Dr David Maclagan FRSE (8 February 1785 – 6 June 1865) was a prominent Scottish doctor and military surgeon, serving in the Napoleonic Wars. He served as President of both the Royal College of Physicians of Edinburgh and the Royal College of Surgeons of Edinburgh. He served as Surgeon in Scotland to Queen Victoria.
He was born in Edinburgh on 8 February 1785, the son of Robert MacClaggan (d.1785), surgeon, and Margaret Smeiton, his second wife. His father changed his name to Maclagan some time before David was born, to disassociate himself from various Jacobite connections. David trained as a doctor and surgeon at Edinburgh University, graduating MD in 1805. Too young to join the army as a surgeon, he travelled to London and studied and practiced at St George’s Hospital there. He was admitted into the Royal College of Surgeons in 1807.
In 1809 he served as a military surgeon with the 91st Regiment during the Walcheren Campaign within the Napoleonic Wars. This action saw huge injuries, and Maclagan's experience would have increased exponentially from this experience. From 1810 to 1813 he served in various military campaigns, including the attack on Badajos during the Peninsular War, the Battle of Salamanca, the Battle of Vittoria, the Battle of the Pyrenees, the Battle of Nivelle and the Battle of Nive.

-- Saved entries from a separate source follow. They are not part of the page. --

## config.mk

```make
export PLATFORM = sky130hd
export DESIGN_NAME = lcs_link_regs
export DESIGN_NICKNAME = d
export VERILOG_FILES = /design/src/hw/lcs_cycle_timer.v /design/src/hw/lcs_link_regs.v /design/src/hw/lcs_sync.v
export VERILOG_INCLUDE_DIRS = /design/src /design/src/hw
export SDC_FILE = /design/constraint.sdc
export NUM_CORES = 1
export LEC_CHECK = 0
export BUFFER_PORTS_ARGS = -buffer_cell sky130_fd_sc_hd__buf_2
export CORE_UTILIZATION = 46
export DETAILED_ROUTE_END_ITERATION = 8
export GPL_TIMING_DRIVEN = 1
export PLACE_DENSITY = 0.87
export SYNTH_ARGS = -nofsm -noshare
export SYNTH_HDL_FRONTEND = slang
export SYNTH_SLANG_ARGS = --single-unit
```

## constraint.sdc

```tcl
create_clock -name clk -period 2.3 [get_ports clk]
set_clock_uncertainty 0.2 [all_clocks]
set_input_delay 0.115 -clock clk [delete_from_list [all_inputs] [get_ports clk]]
set_output_delay 0.115 -clock clk [all_outputs]
set_load 0.05 [all_outputs]
```

## src/hw/lcs_map.vh

```
// Register offsets, field positions, reset values and timing counts of the link control block
`ifndef LCS_MAP_VH
`define LCS_MAP_VH

`define LCS_ADDR_W 12
`define LCS_OFF_LINK_CTRL 12'h004
`define LCS_OFF_IRQ_ACK 12'h008
`define LCS_OFF_IRQ_EN 12'h00c
`define LCS_OFF_CYCLE_TIME 12'h010

`define LCS_CTRL_MASTER_BIT 11
`define LCS_CTRL_EXT_SRC_BIT 10
`define LCS_CTRL_TIMER_RUN_BIT 9
`define LCS_CTRL_XMIT_IDLE_BIT 6
`define LCS_CTRL_ROOT_BIT 5
`define LCS_CTRL_BUSY_PHASE_BIT 4
`define LCS_CTRL_ACK_MSB 3
`define LCS_CTRL_ACK_LSB 0
`define LCS_CTRL_ACK_RESET 4'h2

`define LCS_IRQ_CMD_RESET_BIT 18
`define LCS_IRQ_SUBACTION_GAP_BIT 17
`define LCS_IRQ_ARB_RESET_GAP_BIT 16
`define LCS_IRQ_MASK 32'h0007_0000
`define LCS_IRQ_RESET 32'h0000_0000

`define LCS_CYC_OFFSET_LSB 0
`define LCS_CYC_COUNT_LSB 12
`define LCS_CYC_OFFSET_WRAP 12'd3072
`define LCS_CYC_OFFSET_W 12
`define LCS_CYC_COUNT_W 13
`define LCS_SYNC_STAGES 2

`endif

```

## src/hw/lcs_cycle_timer.v

```verilog
// Cycle timer: offset counter and cycle count with internal or external cycle source
`timescale 1ns/1ps
`default_nettype none
`include "lcs_map.vh"
module lcs_cycle_timer #(
    parameter OFFSET_W = `LCS_CYC_OFFSET_W,
    parameter COUNT_W = `LCS_CYC_COUNT_W,
    parameter [OFFSET_W-1:0] OFFSET_WRAP = `LCS_CYC_OFFSET_WRAP
) (
    input wire clk,
    input wire resetn,
    input wire timer_run,
    input wire ext_source_sel,
    input wire ext_edge,
    output reg [OFFSET_W-1:0] cycle_offset_reg,
    output reg [COUNT_W-1:0] cycle_count_reg,
    output reg count_inc_reg
);
    localparam [OFFSET_W-1:0] OFFSET_LAST = OFFSET_WRAP - {{(OFFSET_W-1){1'b0}}, 1'b1};
    wire offset_wrap;
    wire ext_tick;
    wire count_step;

    assign offset_wrap = timer_run && (cycle_offset_reg == OFFSET_LAST);
    assign ext_tick = ext_source_sel && ext_edge;
    assign count_step = ext_tick || (!ext_source_sel && offset_wrap);

    always @(posedge clk) begin
        if (!resetn) begin
            cycle_offset_reg <= {OFFSET_W{1'b0}};
            cycle_count_reg <= {COUNT_W{1'b0}};
            count_inc_reg <= 1'b0;
        end else begin
            if (ext_tick) begin
                cycle_offset_reg <= {OFFSET_W{1'b0}}; // RULE1
            end else if (offset_wrap) begin
                cycle_offset_reg <= {OFFSET_W{1'b0}};
            end else if (timer_run) begin
                cycle_offset_reg <= cycle_offset_reg + {{(OFFSET_W-1){1'b0}}, 1'b1}; // RULE3
            end
            if (count_step) begin
                cycle_count_reg <= cycle_count_reg + {{(COUNT_W-1){1'b0}}, 1'b1}; // RULE1 RULE2
            end
            count_inc_reg <= count_step;
        end
    end
endmodule // lcs_cycle_timer
`default_nettype wire

```

## src/hw/lcs_link_regs.v

```verilog
// Link control, cycle timer and link interrupt acknowledge register bank
// Function
// RULE1 - With the external cycle source selected, each rising edge of the cycle pin bumps the count and clears the offset.
// RULE2 - With the internal source selected, the count bumps only when the offset wraps.
// RULE3 - The offset counter advances only while the timer run bit is set and holds otherwise; code clears it on an external edge even when stopped.
// RULE4 - A read-only bit reads one while the transmitter is idle and ready.
// RULE5 - A read-only root bit shows root status and is refreshed when self identification ends.
// RULE6 - A read-only bit gives the next busy acknowledge type, 0 for A and 1 for B.
// RULE7 - Bits 3 to 0 hold the last acknowledge code for a packet sent from the async transmit FIFO.
// RULE8 - Writing one to a set acknowledge bit clears it.
// RULE9 - Writing one to a clear bit, or zero to any bit, leaves the acknowledge register unchanged.
// RULE10 - An enable register mirrors the acknowledge register bit for bit.
// RULE11 - An interrupt is raised for any acknowledge flag whose enable bit is set.
// RULE12 - The command reset flag sets on a write request to the bus reset start register.
// RULE13 - The subaction gap flag sets when the bus has been idle for a subaction gap.
// RULE14 - The arbitration reset gap flag sets when the bus has been idle for an arbitration reset gap.
// RULE15 - With cycle master enabled and this node root, a cycle start is requested on each count increment.
// RULE16 - Acknowledge flags clear on reset and stay set until software clears them.
`timescale 1ns/1ps
`default_nettype none
`include "lcs_map.vh"
module lcs_link_regs #(
    parameter ADDR_W = `LCS_ADDR_W,
    parameter OFFSET_W = `LCS_CYC_OFFSET_W,
    parameter COUNT_W = `LCS_CYC_COUNT_W,
    parameter [OFFSET_W-1:0] OFFSET_WRAP = `LCS_CYC_OFFSET_WRAP
) (
    input wire clk,
    input wire resetn,
    input wire [ADDR_W-1:0] reg_addr,
    input wire [31:0] reg_wdata,
    input wire reg_wr,
    input wire reg_rd,
    output reg [31:0] reg_rdata,
    input wire ext_cycle_pulse_in,
    input wire xmit_idle_in,
    input wire selfid_done,
    input wire selfid_root,
    input wire busy_phase_in,
    input wire async_ack_valid,
    input wire [3:0] async_ack_code,
    input wire reset_start_write,
    input wire subaction_gap_seen,
    input wire arb_reset_gap_seen,
    output reg link_irq,
    output reg cycle_start_req,
    output wire [OFFSET_W-1:0] cycle_offset,
    output wire [COUNT_W-1:0] cycle_count
);
    // Address decode shared by read and write paths
    function addr_hit;
        input [ADDR_W-1:0] addr;
        input [ADDR_W-1:0] offset;
        begin
            addr_hit = (addr == offset);
        end
    endfunction

    // Control bits written by software
    reg cycle_master_enable_reg;
    reg ext_cycle_source_sel_reg;
    reg cycle_timer_run_reg;

    // Status captured from link logic
    reg xmit_idle_flag_reg;
    reg root_reg;
    reg next_busy_phase_reg;
    reg [3:0] last_async_tx_ack_reg;

    // Interrupt acknowledge and enable
    reg [31:0] link_irq_ack_reg;
    reg [31:0] link_irq_ack_next;
    reg [31:0] link_irq_enable_reg;
    reg [31:0] irq_event;

    // Cycle pin synchroniser and edge detect
    wire cycle_pin_sync;
    reg cycle_pin_prev_reg;
    wire cycle_pin_rise;

    wire count_inc;
    wire wr_ctrl;
    wire wr_ack;
    wire wr_en;
    wire [31:0] ctrl_rd;
    wire [31:0] time_rd;
    reg [31:0] rdata_next;

    assign wr_ctrl = reg_wr && addr_hit(reg_addr, `LCS_OFF_LINK_CTRL);
    assign wr_ack = reg_wr && addr_hit(reg_addr, `LCS_OFF_IRQ_ACK);
    assign wr_en = reg_wr && addr_hit(reg_addr, `LCS_OFF_IRQ_EN);

    lcs_sync #(
        .WIDTH(1)
    ) u_cycle_sync (
        .clk(clk),
        .resetn(resetn),
        .async_in(ext_cycle_pulse_in),
        .sync_out(cycle_pin_sync)
    );

    always @(posedge clk) begin
        if (!resetn) begin
            cycle_pin_prev_reg <= 1'b0;
        end else begin
            cycle_pin_prev_reg <= cycle_pin_sync;
        end
    end

    assign cycle_pin_rise = cycle_pin_sync && !cycle_pin_prev_reg; // RULE1

    lcs_cycle_timer #(
        .OFFSET_W(OFFSET_W),
        .COUNT_W(COUNT_W),
        .OFFSET_WRAP(OFFSET_WRAP)
    ) u_cycle_timer (
        .clk(clk),
        .resetn(resetn),
        .timer_run(cycle_timer_run_reg),
        .ext_source_sel(ext_cycle_source_sel_reg),
        .ext_edge(cycle_pin_rise),
        .cycle_offset_reg(cycle_offset),
        .cycle_count_reg(cycle_count),
        .count_inc_reg(count_inc)
    );

    // Software control bits of the link control register
    always @(posedge clk) begin
        if (!resetn) begin
            cycle_master_enable_reg <= 1'b0;
            ext_cycle_source_sel_reg <= 1'b0;
            cycle_timer_run_reg <= 1'b0;
        end else if (wr_ctrl) begin
            cycle_master_enable_reg <= reg_wdata[`LCS_CTRL_MASTER_BIT];
            ext_cycle_source_sel_reg <= reg_wdata[`LCS_CTRL_EXT_SRC_BIT]; // RULE1 RULE2
            cycle_timer_run_reg <= reg_wdata[`LCS_CTRL_TIMER_RUN_BIT]; // RULE3
        end
    end

    // Read-only status captured from the link logic
    always @(posedge clk) begin
        if (!resetn) begin
            xmit_idle_flag_reg <= 1'b0;
            root_reg <= 1'b0;
            next_busy_phase_reg <= 1'b0;
            last_async_tx_ack_reg <= `LCS_CTRL_ACK_RESET;
        end else begin
            xmit_idle_flag_reg <= xmit_idle_in; // RULE4
            next_busy_phase_reg <= busy_phase_in; // RULE6
            if (selfid_done) begin
                root_reg <= selfid_root; // RULE5
            end
            if (async_ack_valid) begin
                last_async_tx_ack_reg <= async_ack_code; // RULE7
            end
        end
    end

    // Cycle start request on count increment while master and root
    always @(posedge clk) begin
        if (!resetn) begin
            cycle_start_req <= 1'b0;
        end else begin
            cycle_start_req <= count_inc && cycle_master_enable_reg && root_reg; // RULE15
        end
    end

    // Events that set acknowledge flags
    always @* begin
        irq_event = 32'h0000_0000;
        irq_event[`LCS_IRQ_CMD_RESET_BIT] = reset_start_write; // RULE12
        irq_event[`LCS_IRQ_SUBACTION_GAP_BIT] = subaction_gap_seen; // RULE13
        irq_event[`LCS_IRQ_ARB_RESET_GAP_BIT] = arb_reset_gap_seen; // RULE14
    end

    // Write one to clear; a new event in the same cycle wins
    always @* begin
        link_irq_ack_next = link_irq_ack_reg;
        if (wr_ack) begin
            link_irq_ack_next = link_irq_ack_reg & ~reg_wdata; // RULE8 RULE9
        end
        link_irq_ack_next = (link_irq_ack_next | irq_event) & `LCS_IRQ_MASK; // RULE16
    end

    always @(posedge clk) begin
        if (!resetn) begin
            link_irq_ack_reg <= `LCS_IRQ_RESET; // RULE16
        end else begin
            link_irq_ack_reg <= link_irq_ack_next;
        end
    end

    // Enable register with the same layout as the acknowledge register
    always @(posedge clk) begin
        if (!resetn) begin
            link_irq_enable_reg <= `LCS_IRQ_RESET;
        end else if (wr_en) begin
            link_irq_enable_reg <= reg_wdata & `LCS_IRQ_MASK; // RULE10
        end
    end

    // Interrupt output
    always @(posedge clk) begin
        if (!resetn) begin
            link_irq <= 1'b0;
        end else begin
            link_irq <= |(link_irq_ack_next & link_irq_enable_reg); // RULE11
        end
    end

    // Read data assembly
    assign ctrl_rd = {20'h00000,
                      cycle_master_enable_reg,
                      ext_cycle_source_sel_reg,
                      cycle_timer_run_reg,
                      2'b00,
                      xmit_idle_flag_reg,
                      root_reg,
                      next_busy_phase_reg,
                      last_async_tx_ack_reg};

    assign time_rd = {{(32 - COUNT_W - OFFSET_W){1'b0}}, cycle_count, cycle_offset};

    always @* begin
        rdata_next = 32'h0000_0000;
        if (addr_hit(reg_addr, `LCS_OFF_LINK_CTRL)) begin
            rdata_next = ctrl_rd; // RULE4 RULE5 RULE6 RULE7
        end else if (addr_hit(reg_addr, `LCS_OFF_IRQ_ACK)) begin
            rdata_next = link_irq_ack_reg;
        end else if (addr_hit(reg_addr, `LCS_OFF_IRQ_EN)) begin
            rdata_next = link_irq_enable_reg;
        end else if (addr_hit(reg_addr, `LCS_OFF_CYCLE_TIME)) begin
            rdata_next = time_rd;
        end
    end

    always @(posedge clk) begin
        if (!resetn) begin
            reg_rdata <= 32'h0000_0000;
        end else if (reg_rd) begin
            reg_rdata <= rdata_next;
        end else begin
            reg_rdata <= 32'h0000_0000;
        end
    end
endmodule // lcs_link_regs
`default_nettype wire

```

## src/hw/lcs_sync.v

```verilog
// Two-flop synchroniser for asynchronous input pins
`timescale 1ns/1ps
`default_nettype none
module lcs_sync #(
    parameter WIDTH = 1
) (
    input wire clk,
    input wire resetn,
    input wire [WIDTH-1:0] async_in,
    output wire [WIDTH-1:0] sync_out
);
    reg [WIDTH-1:0] meta_reg;
    reg [WIDTH-1:0] sync_reg;

    always @(posedge clk) begin
        if (!resetn) begin
            meta_reg <= {WIDTH{1'b0}};
            sync_reg <= {WIDTH{1'b0}};
        end else begin
            meta_reg <= async_in;
            sync_reg <= meta_reg;
        end
    end

    assign sync_out = sync_reg;
endmodule // lcs_sync
`default_nettype wire

```

==> impl_metrics.tcl, run 1 <==
set metrics [dict create \
    dieHeight_um 82.9 \
    synth-edff-count 0 \
    antenna_found_initial 0 \
    ys_warn_count 0 \
    fin_area_um2 3990 \
    grt_pass1_vias 2611 \
    worstPathArrival_ns 2.24 \
    drt.antenna.violating_nets 0 \
    min_path_type "input port to flop" \
    startpoint_type "input port" \
    critPathBufInv 2 \
    power.share.sequential 0.497 \
    crit_fanout 4 \
    syn_inst 323 \
    cts_sinks 72 \
    num_vias 2714 \
    p_sw_mw 0.597 \
    worstSkewPairLatency_ns 0.36 \
    synth_area_leaders "dfxtp_1 48%, mux2i_1 8.6%, nor2_1 4.5%, and2_1 3.7%, nand2_1 3.1%" \
    tns_ns 0 \
    setup_viol 0 \
    viasPerCell 5.21 \
    rsz0062_at_grt "no" \
    routed_wl_um 7170 \
    drv_cap 0 \
    fill_cells 520 \
    switching_share 0.234 \
    avgSynthCellArea_um2 9.32 \
    final.min_clock_period_ns 2.20 \
    leakage_nw 1.75 \
    finalNonFillerCells 521 \
    numCtsBuffers 9 \
    antenna_cells 0 \
    yosysTopAreaCell "dfxtp_1" \
    p_clk_frac 0.439 \
    dp_worst_setup_slack_ns 0.299 \
    crit_slowest_cell "dlygate4sd3_1" \
    path_clk_slew_ns 0.07 \
    p_comb_frac 0.063 \
    final_common_cell "buf_2" \
    rows 29 \
    synthArstFlopShare 0 \
    dpl_cell_area_um2 3500 \
    synth_top_flop_cell "dfxtp_1" \
    clk_path_buf_depth 2 \
    slew_headroom 0.596 \
    grt_max_degree 38 \
    post-place-cells 478 \
    track_usage 0.219 \
    wire_per_inst_um 13.8 \
    overflow 0 \
    finalMaxSlewViolations 0 \
    post-route-period-util 0.957 \
    synth_top_area_share 0.479 \
    status "completed" \
    holdWs_ns 0.0145 \
    detailed_place_hpwl_um 4800 \
    cts_root_buf "clkbuf_8" \
    dr.pass1.iters 4 \
    start_util 0.474 \
    worstSetupPathType "input port to flop" \
    max_freq_ghz 0.455 \
    area.growth.synth_to_final_pct 32.6 \
    grt_pass1_wl_um 12000 \
    tritoncts "built" \
    cpLargestDelayFamily "simple AND/OR/NAND/NOR gates" \
    drtIter0Drc 190 \
    layout-drive-gt1-share 0.264 \
    synth_cell_type_count 47 \
    netlist_area_um2 3010 \
    io_buffer_count 86 \
    die_w_um 82.9 \
    core_area_um2 6350 \
    cp_cell_sequence "buf_2, or4_4, or3_4, nor3_1, a31oi_1, dlygate4sd3_1" \
    ir_worst_vdd_mv 0.465 \
    powerDensity_nw_per_um2 637 \
    gp_congestion 0.831 \
    cp_slowest_stage_delay_ns 0.58 \
    end_kind "flop" \
    tightest_slew_ns 0.605 \
    required_ns 2.34 \
    largest_reg_flops 25 \
    drc 0 \
    ios 120 \
    hold_viol_final 0 \
    setup_slack_ns 0.0999 \
    ys_seq_area_frac 0.479 \
    internal_power_mw 1.95 \
    die-area_um2 6870 \
    synth_seq_cells 72 \
    cts_max_level 3 \
    final_nets 502 \
    layout_common_cells "86 x buf_2, 72 x dfxtp_1, 36 x nor2_1" \
]
final timing paths:
path	startpoint	end	depth (start not counted)	slack [ns]
min reg2reg	u_cycle_sync.meta_reg$_SDFF_PN0_	u_cycle_sync.sync_out$_SDFF_PN0_	1	0.24
min	reg_addr[2]	link_irq$_SDFF_PN0_	3	0.01
max	reg_addr[7]	link_irq_ack_reg[17]$_SDFF_PN0_	6	0.1
max reg2reg	u_cycle_timer.cycle_offset_reg[9]$_SDFFE_PP0P_	u_cycle_timer.cycle_count_reg[6]$_SDFFE_PN0P_	5	0.35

On return to Britain he became a practicing surgeon in Edinburgh in 1815, partly working for the New Town Dispensary on Thistle Street, which he co-founded in that year. In 1823 he lost out to George Ballingall in the choice for Edinburgh University's chair in Military Surgery. He was Consultant surgeon/physician at Edinburgh Royal Infirmary from 1848 until retiral.